- [Stored items]
* * *
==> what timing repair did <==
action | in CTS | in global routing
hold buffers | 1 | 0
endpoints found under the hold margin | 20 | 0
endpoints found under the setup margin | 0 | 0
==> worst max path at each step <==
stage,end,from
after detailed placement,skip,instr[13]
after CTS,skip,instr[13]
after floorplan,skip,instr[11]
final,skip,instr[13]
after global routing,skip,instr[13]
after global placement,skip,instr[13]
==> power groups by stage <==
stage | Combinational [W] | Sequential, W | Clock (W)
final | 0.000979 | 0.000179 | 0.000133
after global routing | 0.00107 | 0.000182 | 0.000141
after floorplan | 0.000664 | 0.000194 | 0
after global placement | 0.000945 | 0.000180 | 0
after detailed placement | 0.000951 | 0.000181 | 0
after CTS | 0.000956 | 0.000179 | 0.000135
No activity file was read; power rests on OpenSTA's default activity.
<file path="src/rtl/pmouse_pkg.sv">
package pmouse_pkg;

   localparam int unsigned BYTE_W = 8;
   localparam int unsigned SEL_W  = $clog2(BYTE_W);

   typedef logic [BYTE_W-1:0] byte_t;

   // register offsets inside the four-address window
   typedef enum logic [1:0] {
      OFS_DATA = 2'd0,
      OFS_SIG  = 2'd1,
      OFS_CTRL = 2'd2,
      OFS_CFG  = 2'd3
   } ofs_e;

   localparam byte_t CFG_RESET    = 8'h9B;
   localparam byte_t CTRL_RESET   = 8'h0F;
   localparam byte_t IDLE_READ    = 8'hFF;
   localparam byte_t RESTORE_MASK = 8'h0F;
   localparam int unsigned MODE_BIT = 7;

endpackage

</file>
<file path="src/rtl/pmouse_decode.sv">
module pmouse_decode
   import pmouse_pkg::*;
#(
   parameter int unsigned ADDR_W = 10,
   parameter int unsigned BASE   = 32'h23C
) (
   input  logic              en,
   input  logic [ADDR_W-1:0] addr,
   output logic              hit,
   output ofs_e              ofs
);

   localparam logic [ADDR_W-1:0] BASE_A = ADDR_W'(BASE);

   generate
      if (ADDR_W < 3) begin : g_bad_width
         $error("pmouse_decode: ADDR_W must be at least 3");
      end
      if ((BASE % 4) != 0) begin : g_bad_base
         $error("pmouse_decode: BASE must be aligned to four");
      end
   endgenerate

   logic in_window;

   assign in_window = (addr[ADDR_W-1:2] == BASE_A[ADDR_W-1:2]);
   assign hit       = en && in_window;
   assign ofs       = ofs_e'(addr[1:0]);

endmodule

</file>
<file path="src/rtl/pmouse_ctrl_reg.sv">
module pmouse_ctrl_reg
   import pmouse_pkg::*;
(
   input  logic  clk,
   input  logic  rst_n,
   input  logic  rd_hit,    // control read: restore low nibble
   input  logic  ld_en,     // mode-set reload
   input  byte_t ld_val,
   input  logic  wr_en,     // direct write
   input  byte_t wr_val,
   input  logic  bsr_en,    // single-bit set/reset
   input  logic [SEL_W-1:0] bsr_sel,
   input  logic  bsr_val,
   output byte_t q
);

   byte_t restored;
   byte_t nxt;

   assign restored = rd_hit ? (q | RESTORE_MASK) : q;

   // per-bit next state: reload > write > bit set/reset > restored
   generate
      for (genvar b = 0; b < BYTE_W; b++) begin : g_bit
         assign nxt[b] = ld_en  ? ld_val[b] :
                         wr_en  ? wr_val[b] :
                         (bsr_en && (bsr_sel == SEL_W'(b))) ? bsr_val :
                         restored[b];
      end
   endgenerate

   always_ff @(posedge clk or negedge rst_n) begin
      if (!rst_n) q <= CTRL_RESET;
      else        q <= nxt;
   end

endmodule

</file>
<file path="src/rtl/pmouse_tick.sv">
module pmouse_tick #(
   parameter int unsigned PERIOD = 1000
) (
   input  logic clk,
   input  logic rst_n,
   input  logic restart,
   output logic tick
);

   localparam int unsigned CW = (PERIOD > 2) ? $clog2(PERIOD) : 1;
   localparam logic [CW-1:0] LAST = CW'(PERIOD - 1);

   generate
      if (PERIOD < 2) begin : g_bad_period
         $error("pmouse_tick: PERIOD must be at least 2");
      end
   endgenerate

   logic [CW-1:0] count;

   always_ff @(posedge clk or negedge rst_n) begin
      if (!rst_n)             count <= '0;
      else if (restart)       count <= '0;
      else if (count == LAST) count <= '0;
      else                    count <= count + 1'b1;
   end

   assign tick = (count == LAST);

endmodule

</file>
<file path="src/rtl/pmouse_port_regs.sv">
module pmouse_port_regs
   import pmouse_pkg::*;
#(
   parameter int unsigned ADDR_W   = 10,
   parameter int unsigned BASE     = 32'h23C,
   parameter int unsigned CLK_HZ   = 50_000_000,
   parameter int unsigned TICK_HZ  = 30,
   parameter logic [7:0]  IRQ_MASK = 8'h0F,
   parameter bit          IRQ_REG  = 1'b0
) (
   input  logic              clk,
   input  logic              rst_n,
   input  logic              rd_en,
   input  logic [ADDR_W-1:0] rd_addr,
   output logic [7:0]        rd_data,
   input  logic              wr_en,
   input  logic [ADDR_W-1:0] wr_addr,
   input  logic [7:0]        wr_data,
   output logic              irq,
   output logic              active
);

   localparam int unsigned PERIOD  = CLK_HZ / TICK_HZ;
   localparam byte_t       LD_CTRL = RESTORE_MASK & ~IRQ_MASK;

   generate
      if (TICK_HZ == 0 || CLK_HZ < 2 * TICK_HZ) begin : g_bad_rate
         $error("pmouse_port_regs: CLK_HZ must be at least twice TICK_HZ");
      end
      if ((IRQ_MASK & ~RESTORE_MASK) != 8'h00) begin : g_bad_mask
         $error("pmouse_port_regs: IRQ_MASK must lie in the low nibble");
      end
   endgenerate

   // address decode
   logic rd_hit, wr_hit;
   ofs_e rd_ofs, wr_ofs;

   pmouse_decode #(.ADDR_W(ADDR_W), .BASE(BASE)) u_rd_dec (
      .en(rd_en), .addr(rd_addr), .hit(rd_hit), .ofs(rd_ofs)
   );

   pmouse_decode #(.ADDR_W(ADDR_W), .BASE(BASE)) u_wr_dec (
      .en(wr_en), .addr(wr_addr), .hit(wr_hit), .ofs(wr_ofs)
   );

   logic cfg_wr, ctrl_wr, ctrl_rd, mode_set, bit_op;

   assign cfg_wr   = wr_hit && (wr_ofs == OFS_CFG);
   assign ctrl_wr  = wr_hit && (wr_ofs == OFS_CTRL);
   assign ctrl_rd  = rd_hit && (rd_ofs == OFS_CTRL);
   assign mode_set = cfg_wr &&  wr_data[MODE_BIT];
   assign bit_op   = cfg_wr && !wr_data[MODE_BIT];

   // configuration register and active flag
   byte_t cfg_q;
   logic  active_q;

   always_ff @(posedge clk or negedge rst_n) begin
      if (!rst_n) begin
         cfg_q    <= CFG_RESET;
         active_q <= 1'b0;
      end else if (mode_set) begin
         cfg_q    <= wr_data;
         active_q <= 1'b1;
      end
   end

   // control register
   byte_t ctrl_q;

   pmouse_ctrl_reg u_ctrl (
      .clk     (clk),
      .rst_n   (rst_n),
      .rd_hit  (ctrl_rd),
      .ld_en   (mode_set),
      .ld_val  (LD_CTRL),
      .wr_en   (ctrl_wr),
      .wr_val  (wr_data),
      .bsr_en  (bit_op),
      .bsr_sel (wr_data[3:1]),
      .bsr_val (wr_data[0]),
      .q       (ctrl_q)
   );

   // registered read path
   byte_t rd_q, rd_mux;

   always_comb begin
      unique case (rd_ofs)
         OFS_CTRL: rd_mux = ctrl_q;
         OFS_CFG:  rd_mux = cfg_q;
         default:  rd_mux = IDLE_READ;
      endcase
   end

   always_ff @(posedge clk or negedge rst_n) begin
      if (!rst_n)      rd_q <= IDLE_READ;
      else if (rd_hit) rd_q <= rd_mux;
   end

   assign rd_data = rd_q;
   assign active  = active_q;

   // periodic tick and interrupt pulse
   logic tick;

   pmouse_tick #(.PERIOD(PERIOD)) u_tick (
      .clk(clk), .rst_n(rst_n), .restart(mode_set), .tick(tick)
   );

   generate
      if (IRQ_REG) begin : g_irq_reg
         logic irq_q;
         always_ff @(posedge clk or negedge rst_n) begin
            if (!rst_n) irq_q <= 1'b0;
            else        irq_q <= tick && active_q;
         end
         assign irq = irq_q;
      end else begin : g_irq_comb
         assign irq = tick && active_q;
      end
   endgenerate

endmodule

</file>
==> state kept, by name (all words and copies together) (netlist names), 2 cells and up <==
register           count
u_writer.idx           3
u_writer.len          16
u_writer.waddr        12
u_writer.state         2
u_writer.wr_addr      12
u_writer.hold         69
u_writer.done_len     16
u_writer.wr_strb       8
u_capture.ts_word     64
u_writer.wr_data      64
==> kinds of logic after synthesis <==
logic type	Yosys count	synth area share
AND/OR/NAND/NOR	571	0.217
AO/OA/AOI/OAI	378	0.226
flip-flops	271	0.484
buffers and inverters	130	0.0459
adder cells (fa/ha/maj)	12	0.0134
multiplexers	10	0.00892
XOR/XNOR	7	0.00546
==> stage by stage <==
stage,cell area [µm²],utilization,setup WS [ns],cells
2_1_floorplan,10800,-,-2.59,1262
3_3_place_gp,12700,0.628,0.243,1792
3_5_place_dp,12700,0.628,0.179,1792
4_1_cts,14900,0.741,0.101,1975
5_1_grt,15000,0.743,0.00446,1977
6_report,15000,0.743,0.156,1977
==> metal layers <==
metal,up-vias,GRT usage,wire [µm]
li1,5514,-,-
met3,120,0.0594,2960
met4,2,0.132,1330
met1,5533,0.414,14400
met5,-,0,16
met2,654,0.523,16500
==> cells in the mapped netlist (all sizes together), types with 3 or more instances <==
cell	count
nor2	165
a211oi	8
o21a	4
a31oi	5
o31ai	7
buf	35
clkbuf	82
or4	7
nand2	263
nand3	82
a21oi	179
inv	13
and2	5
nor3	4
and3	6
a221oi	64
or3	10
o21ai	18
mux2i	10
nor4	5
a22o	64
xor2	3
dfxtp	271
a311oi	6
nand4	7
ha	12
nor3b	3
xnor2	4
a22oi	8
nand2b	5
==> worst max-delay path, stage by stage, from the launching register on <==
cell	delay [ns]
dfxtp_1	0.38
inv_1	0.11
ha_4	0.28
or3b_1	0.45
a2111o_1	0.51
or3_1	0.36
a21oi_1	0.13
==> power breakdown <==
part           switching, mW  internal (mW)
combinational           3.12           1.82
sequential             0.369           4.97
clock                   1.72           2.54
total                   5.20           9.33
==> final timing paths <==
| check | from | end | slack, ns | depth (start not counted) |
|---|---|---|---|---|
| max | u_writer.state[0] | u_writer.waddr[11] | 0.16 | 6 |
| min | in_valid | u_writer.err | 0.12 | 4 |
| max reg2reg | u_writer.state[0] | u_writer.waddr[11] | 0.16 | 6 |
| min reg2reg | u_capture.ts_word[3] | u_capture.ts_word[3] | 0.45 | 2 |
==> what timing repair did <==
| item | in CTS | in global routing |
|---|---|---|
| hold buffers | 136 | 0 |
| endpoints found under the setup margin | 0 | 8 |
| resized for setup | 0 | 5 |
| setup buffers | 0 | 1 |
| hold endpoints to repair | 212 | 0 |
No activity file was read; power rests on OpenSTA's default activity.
* * *
- [Exercise]
Beginning at the line above with "action | in CTS | in global routing" and finishing at the line with "after CTS | 0.000956 | 0.000179 | 0.000135", return each line exactly and return nothing else.

- [Task output]
action | in CTS | in global routing
hold buffers | 1 | 0
endpoints found under the hold margin | 20 | 0
endpoints found under the setup margin | 0 | 0
==> worst max path at each step <==
stage,end,from
after detailed placement,skip,instr[13]
after CTS,skip,instr[13]
after floorplan,skip,instr[11]
final,skip,instr[13]
after global routing,skip,instr[13]
after global placement,skip,instr[13]
==> power groups by stage <==
stage | Combinational [W] | Sequential, W | Clock (W)
final | 0.000979 | 0.000179 | 0.000133
after global routing | 0.00107 | 0.000182 | 0.000141
after floorplan | 0.000664 | 0.000194 | 0
after global placement | 0.000945 | 0.000180 | 0
after detailed placement | 0.000951 | 0.000181 | 0
after CTS | 0.000956 | 0.000179 | 0.000135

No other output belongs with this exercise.